Microsoft Excel, part of the Microsoft 365 (Office), is Microsoft's spreadsheet application. With the Microsoft Office Fluent user interface, rich data visualization, pivot table views, and professional-looking charts are easier to create and use.
An online version, Excel Online , is also available as part of Office Online .
Distributed Cloud Computing
Some people prefer using the cloud to do their dirty data-processing work. Pick one and go for it!
Apache Hadoop is a open source software framework that supports data-intensive distributed applications licensed under the Apache v2 license. It enables applications to work with thousands of computational independent computers and petabytes of data.

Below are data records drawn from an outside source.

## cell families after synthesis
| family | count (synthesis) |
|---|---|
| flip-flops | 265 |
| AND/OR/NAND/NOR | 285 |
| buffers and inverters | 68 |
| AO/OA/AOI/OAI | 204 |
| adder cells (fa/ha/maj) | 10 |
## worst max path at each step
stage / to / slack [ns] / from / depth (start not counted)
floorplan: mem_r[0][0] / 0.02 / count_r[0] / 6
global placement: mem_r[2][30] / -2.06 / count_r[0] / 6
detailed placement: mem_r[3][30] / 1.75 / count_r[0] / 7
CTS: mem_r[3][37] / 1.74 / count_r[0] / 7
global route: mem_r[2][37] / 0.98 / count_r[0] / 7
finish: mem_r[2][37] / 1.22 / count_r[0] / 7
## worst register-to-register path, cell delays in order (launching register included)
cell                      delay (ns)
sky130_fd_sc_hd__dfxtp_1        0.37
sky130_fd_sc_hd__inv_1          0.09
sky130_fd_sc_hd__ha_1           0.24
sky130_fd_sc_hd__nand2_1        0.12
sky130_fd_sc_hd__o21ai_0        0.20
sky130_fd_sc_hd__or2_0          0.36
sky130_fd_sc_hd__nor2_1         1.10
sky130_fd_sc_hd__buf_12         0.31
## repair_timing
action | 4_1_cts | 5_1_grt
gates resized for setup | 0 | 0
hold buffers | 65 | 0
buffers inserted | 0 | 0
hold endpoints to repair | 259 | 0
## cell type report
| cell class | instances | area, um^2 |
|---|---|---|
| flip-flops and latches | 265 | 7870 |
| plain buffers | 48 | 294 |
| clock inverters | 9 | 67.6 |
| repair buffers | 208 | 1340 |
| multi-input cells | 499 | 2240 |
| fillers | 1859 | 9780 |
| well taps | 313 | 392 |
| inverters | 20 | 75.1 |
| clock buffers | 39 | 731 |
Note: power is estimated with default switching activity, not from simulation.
`src/rtl/pcie_ltssm_controller.sv`:
```
// rtl/pcie_ltssm_controller.sv - PCIe LTSSM link training controller (DETECT through L0)
module pcie_ltssm_controller #(
    parameter int TS1_TX_COUNT   = 1024,
    parameter int TS_RX_COUNT    = 8,
    parameter int TS2_POST_COUNT = 16,
    parameter int IDLE_RX_COUNT  = 8,
    parameter int IDLE_TX_COUNT  = 16,
    parameter int TIMEOUT_CYCLES = 3000000
) (
    input  logic       clk,
    input  logic       rst_n,
    input  logic       rx_ts1_valid,
    input  logic       rx_ts2_valid,
    input  logic       rx_ts_link_valid,
    input  logic [4:0] rx_ts_link,
    input  logic       rx_ts_lane_valid,
    input  logic [4:0] rx_ts_lane,
    input  logic       rx_idle_valid,
    input  logic       tx_ts_sent,
    input  logic       tx_idle_sent,
    output logic [1:0] tx_mode,
    output logic       tx_ts_link_valid,
    output logic [4:0] tx_ts_link,
    output logic       tx_ts_lane_valid,
    output logic [4:0] tx_ts_lane,
    output logic [4:0] link_id,
    output logic [4:0] lane_id,
    output logic       link_up,
    output logic [3:0] ltssm_state,
    output logic [7:0] retrain_count
);

    localparam logic [3:0] ST_DETECT        = 4'd0;
    localparam logic [3:0] ST_POLL_ACTIVE   = 4'd1;
    localparam logic [3:0] ST_POLL_CONFIG   = 4'd2;
    localparam logic [3:0] ST_CFG_LW_START  = 4'd3;
    localparam logic [3:0] ST_CFG_LW_ACCEPT = 4'd4;
    localparam logic [3:0] ST_CFG_COMPLETE  = 4'd5;
    localparam logic [3:0] ST_CFG_IDLE      = 4'd6;
    localparam logic [3:0] ST_L0            = 4'd7;

    localparam logic [1:0] MODE_TS1  = 2'd0;
    localparam logic [1:0] MODE_TS2  = 2'd1;
    localparam logic [1:0] MODE_IDLE = 2'd2;

    localparam logic [15:0] TS1_TX_MAX   = 16'(TS1_TX_COUNT);
    localparam logic [15:0] TS_RX_MAX    = 16'(TS_RX_COUNT);
    localparam logic [15:0] TS2_POST_MAX = 16'(TS2_POST_COUNT);
    localparam logic [15:0] IDLE_RX_MAX  = 16'(IDLE_RX_COUNT);
    localparam logic [15:0] IDLE_TX_MAX  = 16'(IDLE_TX_COUNT);
    localparam logic [31:0] TIMER_LAST   = 32'(TIMEOUT_CYCLES - 1);

    // Counters never wrap: they stick at their threshold.
    function automatic logic [15:0] sat_inc(input logic [15:0] v, input logic [15:0] lim);
        return (v >= lim) ? v : v + 16'd1;
    endfunction

    logic [3:0]  state_q, state_d;
    logic [15:0] tx_cnt_q, tx_cnt_d;     // TS1 sent / TS2 post-sent / idle sent
    logic [15:0] rx_cnt_q, rx_cnt_d;     // qualifying TS received / idles received
    logic        seen_q, seen_d;         // first qualifying receive seen in this state
    logic [4:0]  cand_link_q, cand_link_d;
    logic [31:0] timer_q, timer_d;
    logic [1:0]  tx_mode_q, tx_mode_d;
    logic        tx_link_v_q, tx_link_v_d;
    logic [4:0]  tx_link_q, tx_link_d;
    logic        tx_lane_v_q, tx_lane_v_d;
    logic [4:0]  tx_lane_q, tx_lane_d;
    logic [4:0]  link_id_q, link_id_d;
    logic [4:0]  lane_id_q, lane_id_d;
    logic        link_up_q, link_up_d;
    logic [7:0]  retrain_q, retrain_d;

    logic rx_ts;
    logic timer_exp;
    logic pa_recv_ok;
    logic pc_recv_ok;
    logic pair_hit;
    logic lane_hit;
    logic link_lost;
    logic cc_match;

    assign rx_ts      = rx_ts1_valid | rx_ts2_valid;
    assign timer_exp  = (timer_q == TIMER_LAST);
    assign pa_recv_ok = !rx_ts_link_valid && !rx_ts_lane_valid;
    assign pc_recv_ok = rx_ts2_valid && !rx_ts_link_valid && !rx_ts_lane_valid;
    assign pair_hit   = rx_ts1_valid && rx_ts_link_valid && !rx_ts_lane_valid
                        && (rx_cnt_q != 16'd0) && (rx_ts_link == cand_link_q);
    assign lane_hit   = rx_ts1_valid && rx_ts_link_valid && rx_ts_lane_valid
                        && (rx_ts_link == link_id_q);
    assign link_lost  = rx_ts1_valid && !rx_ts_link_valid;
    assign cc_match   = rx_ts2_valid && rx_ts_link_valid && rx_ts_lane_valid
                        && (rx_ts_link == link_id_q) && (rx_ts_lane == lane_id_q);

    // Next-state, counter and output-register computation; exits are checked before timer expiry.
    always_comb begin
        state_d     = state_q;
        tx_cnt_d    = tx_cnt_q;
        rx_cnt_d    = rx_cnt_q;
        seen_d      = seen_q;
        cand_link_d = cand_link_q;
        tx_link_v_d = tx_link_v_q;
        tx_link_d   = tx_link_q;
        tx_lane_v_d = tx_lane_v_q;
        tx_lane_d   = tx_lane_q;
        link_id_d   = link_id_q;
        lane_id_d   = lane_id_q;
        retrain_d   = retrain_q;
        timer_d     = timer_q;
        tx_mode_d   = MODE_TS1;
        link_up_d   = 1'b0;

        case (state_q)
            ST_DETECT: begin
                state_d = ST_POLL_ACTIVE;
            end
            ST_POLL_ACTIVE: begin
                if (tx_ts_sent) tx_cnt_d = sat_inc(tx_cnt_q, TS1_TX_MAX);
                if (rx_ts) rx_cnt_d = pa_recv_ok ? sat_inc(rx_cnt_q, TS_RX_MAX) : 16'd0;
                if (tx_cnt_d >= TS1_TX_MAX && rx_cnt_d >= TS_RX_MAX)
                    state_d = ST_POLL_CONFIG;
                else if (timer_exp)
                    state_d = (rx_cnt_d != 16'd0) ? ST_POLL_CONFIG : ST_DETECT;
            end
            ST_POLL_CONFIG: begin
                if (pc_recv_ok) begin
                    rx_cnt_d = sat_inc(rx_cnt_q, TS_RX_MAX);
                    seen_d   = 1'b1;
                end
                if (tx_ts_sent && seen_q) tx_cnt_d = sat_inc(tx_cnt_q, TS2_POST_MAX);
                if (rx_cnt_d >= TS_RX_MAX && tx_cnt_d >= TS2_POST_MAX)
                    state_d = ST_CFG_LW_START;
                else if (timer_exp)
                    state_d = ST_DETECT;
            end
            ST_CFG_LW_START: begin
                if (pair_hit) begin
                    state_d     = ST_CFG_LW_ACCEPT;
                    link_id_d   = rx_ts_link;
                    tx_link_d   = rx_ts_link;
                    tx_link_v_d = 1'b1;
                end else begin
                    if (rx_ts1_valid && rx_ts_link_valid && !rx_ts_lane_valid) begin
                        // First of a pair, or a mismatch restarting the pair on the new number.
                        cand_link_d = rx_ts_link;
                        rx_cnt_d    = 16'd1;
                    end else if (rx_ts) begin
                        rx_cnt_d = 16'd0;
                    end
                    if (timer_exp) state_d = ST_DETECT;
                end
            end
            ST_CFG_LW_ACCEPT: begin
                if (lane_hit) begin
                    state_d     = ST_CFG_COMPLETE;
                    lane_id_d   = rx_ts_lane;
                    tx_lane_d   = rx_ts_lane;
                    tx_lane_v_d = 1'b1;
                end else if (link_lost) begin
                    state_d = ST_CFG_LW_START;
                end else if (timer_exp) begin
                    state_d = ST_DETECT;
                end
            end
            ST_CFG_COMPLETE: begin
                if (cc_match) begin
                    rx_cnt_d = sat_inc(rx_cnt_q, TS_RX_MAX);
                    seen_d   = 1'b1;
                end else if (rx_ts) begin
                    rx_cnt_d = 16'd0;
                end
                if (tx_ts_sent && seen_q) tx_cnt_d = sat_inc(tx_cnt_q, TS2_POST_MAX);
                if (rx_cnt_d >= TS_RX_MAX && tx_cnt_d >= TS2_POST_MAX)
                    state_d = ST_CFG_IDLE;
                else if (timer_exp)
                    state_d = ST_DETECT;
            end
            ST_CFG_IDLE: begin
                if (rx_ts) begin
                    rx_cnt_d = 16'd0;
                end else if (rx_idle_valid) begin
                    rx_cnt_d = sat_inc(rx_cnt_q, IDLE_RX_MAX);
                    seen_d   = 1'b1;
                end
                if (tx_idle_sent && seen_q) tx_cnt_d = sat_inc(tx_cnt_q, IDLE_TX_MAX);
                if (rx_cnt_d >= IDLE_RX_MAX && tx_cnt_d >= IDLE_TX_MAX)
                    state_d = ST_L0;
                else if (timer_exp)
                    state_d = ST_DETECT;
            end
            ST_L0: begin
                if (rx_ts1_valid) begin
                    state_d   = ST_DETECT;
                    retrain_d = (retrain_q == 8'hFF) ? retrain_q : retrain_q + 8'd1;
                end
            end
            default: begin
                state_d = ST_DETECT;
            end
        endcase

        // Every transition starts the new state with fresh counters.
        if (state_d != state_q) begin
            tx_cnt_d    = 16'd0;
            rx_cnt_d    = 16'd0;
            seen_d      = 1'b0;
            cand_link_d = 5'd0;
        end

        // Timer only runs in the training states 1-6.
        if (state_d != state_q || state_q == ST_DETECT || state_q == ST_L0)
            timer_d = 32'd0;
        else if (!timer_exp)
            timer_d = timer_q + 32'd1;

        // Link/lane fields are advertised only once negotiated in the configuration states.
        if (state_d == ST_DETECT || state_d == ST_POLL_ACTIVE ||
            state_d == ST_POLL_CONFIG || state_d == ST_CFG_LW_START) begin
            tx_link_v_d = 1'b0;
            tx_lane_v_d = 1'b0;
        end

        case (state_d)
            ST_POLL_CONFIG, ST_CFG_COMPLETE: tx_mode_d = MODE_TS2;
            ST_CFG_IDLE, ST_L0:              tx_mode_d = MODE_IDLE;
            default:                         tx_mode_d = MODE_TS1;
        endcase
        link_up_d = (state_d == ST_L0);
    end

    // State, counters and all output registers; reset wins over every other event.
    always_ff @(posedge clk) begin
        if (!rst_n) begin
            state_q     <= ST_DETECT;
            tx_cnt_q    <= 16'd0;
            rx_cnt_q    <= 16'd0;
            seen_q      <= 1'b0;
            cand_link_q <= 5'd0;
            timer_q     <= 32'd0;
            tx_mode_q   <= MODE_TS1;
            tx_link_v_q <= 1'b0;
            tx_link_q   <= 5'd0;
            tx_lane_v_q <= 1'b0;
            tx_lane_q   <= 5'd0;
            link_id_q   <= 5'd0;
            lane_id_q   <= 5'd0;
            link_up_q   <= 1'b0;
            retrain_q   <= 8'd0;
        end else begin
            state_q     <= state_d;
            tx_cnt_q    <= tx_cnt_d;
            rx_cnt_q    <= rx_cnt_d;
            seen_q      <= seen_d;
            cand_link_q <= cand_link_d;
            timer_q     <= timer_d;
            tx_mode_q   <= tx_mode_d;
            tx_link_v_q <= tx_link_v_d;
            tx_link_q   <= tx_link_d;
            tx_lane_v_q <= tx_lane_v_d;
            tx_lane_q   <= tx_lane_d;
            link_id_q   <= link_id_d;
            lane_id_q   <= lane_id_d;
            link_up_q   <= link_up_d;
            retrain_q   <= retrain_d;
        end
    end

    assign tx_mode          = tx_mode_q;
    assign tx_ts_link_valid = tx_link_v_q;
    assign tx_ts_link       = tx_link_q;
    assign tx_ts_lane_valid = tx_lane_v_q;
    assign tx_ts_lane       = tx_lane_q;
    assign link_id          = link_id_q;
    assign lane_id          = lane_id_q;
    assign link_up          = link_up_q;
    assign ltssm_state      = state_q;
    assign retrain_count    = retrain_q;

endmodule

```
## src/rtl/agdc_input_cond.sv

```systemverilog
// Input conditioner for the garage door controller: synchronises and debounces the
// push-button and limit switches, and produces a one-shot Activate plus a sticky fault.
module agdc_input_cond #(
  parameter int DEB_CYCLES = 8,
  parameter int CNT_W      = 4
) (
  input  logic clk_sys,
  input  logic rst_b,
  input  logic activate_raw,
  input  logic up_max_raw,
  input  logic dn_max_raw,
  output logic activate,
  output logic up_max,
  output logic dn_max,
  output logic sensor_fault
);

  // Channel index: 0 = activate, 1 = up limit, 2 = down limit (door closed at reset).
  localparam logic [2:0]       RST_VAL  = 3'b100;
  localparam logic [CNT_W-1:0] CNT_LAST = CNT_W'(DEB_CYCLES - 1);

  logic [2:0]       raw;
  logic [2:0]       sync1_q;
  logic [2:0]       sync2_q;
  logic [2:0]       stable_q;
  logic [2:0]       stable_d;
  logic [CNT_W-1:0] cnt_q [3];
  logic [CNT_W-1:0] cnt_d [3];
  logic             act_rise;
  logic             limits_now;
  logic             limits_next;

  assign raw = {dn_max_raw, up_max_raw, activate_raw};

  always_ff @(posedge clk_sys or negedge rst_b) begin
    if (!rst_b) begin
      sync1_q <= RST_VAL;
      sync2_q <= RST_VAL;
    end else begin
      sync1_q <= raw;
      sync2_q <= sync1_q;
    end
  end

  // Terminal-count compare doubles as the clear path, so the counter never wraps.
  always_comb begin
    stable_d = stable_q;
    for (int i = 0; i < 3; i++) begin
      cnt_d[i] = '0;
      if (sync2_q[i] != stable_q[i]) begin
        if (cnt_q[i] == CNT_LAST) begin
          stable_d[i] = sync2_q[i];
        end else begin
          cnt_d[i] = cnt_q[i] + 1'b1;
        end
      end
    end
  end

  always_ff @(posedge clk_sys or negedge rst_b) begin
    if (!rst_b) begin
      stable_q <= RST_VAL;
      for (int i = 0; i < 3; i++) begin
        cnt_q[i] <= '0;
      end
    end else begin
      stable_q <= stable_d;
      for (int i = 0; i < 3; i++) begin
        cnt_q[i] <= cnt_d[i];
      end
    end
  end

  assign act_rise    = ~stable_q[0] & stable_d[0];
  assign limits_now  = stable_q[1] & stable_q[2];
  // Also looks at the next limit levels so a press accepted on the same edge as a fault is dropped.
  assign limits_next = stable_d[1] & stable_d[2];

  always_ff @(posedge clk_sys or negedge rst_b) begin
    if (!rst_b) begin
      activate     <= 1'b0;
      sensor_fault <= 1'b0;
    end else begin
      activate     <= act_rise & ~sensor_fault & ~limits_now & ~limits_next;
      sensor_fault <= sensor_fault | limits_now;
    end
  end

  assign up_max = stable_q[1];
  assign dn_max = stable_q[2];

endmodule

```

Microsoft Azure and SQL Azure enable you to build, host and scale applications in Microsoft datacenters.
Amazon Machine Learning is a service that makes it easy for developers of all skill levels to use machine learning technology. Amazon Machine Learning provides visualization tools and wizards that guide you through the process of creating machine learning (ML) models without having to learn complex ML algorithms and technology. Once your models are ready, Amazon Machine Learning makes it easy to obtain predictions for your application using simple APIs, without having to implement custom prediction generation code, or manage any infrastructure.
Amazon Machine Learning is based on the same proven, highly scalable, ML technology used for years by Amazon’s internal data scientist community. The service uses powerful algorithms to create ML models by finding patterns in your existing data. Then, Amazon Machine Learning uses these models to process new data and generate predictions for your application.
Amazon Machine Learning is highly scalable and can generate billions of predictions daily, and serve those predictions in real-time and at high throughput. With Amazon Machine Learning, there is no upfront hardware or software investment, and you pay as you go, so you can start small and scale as your application grows.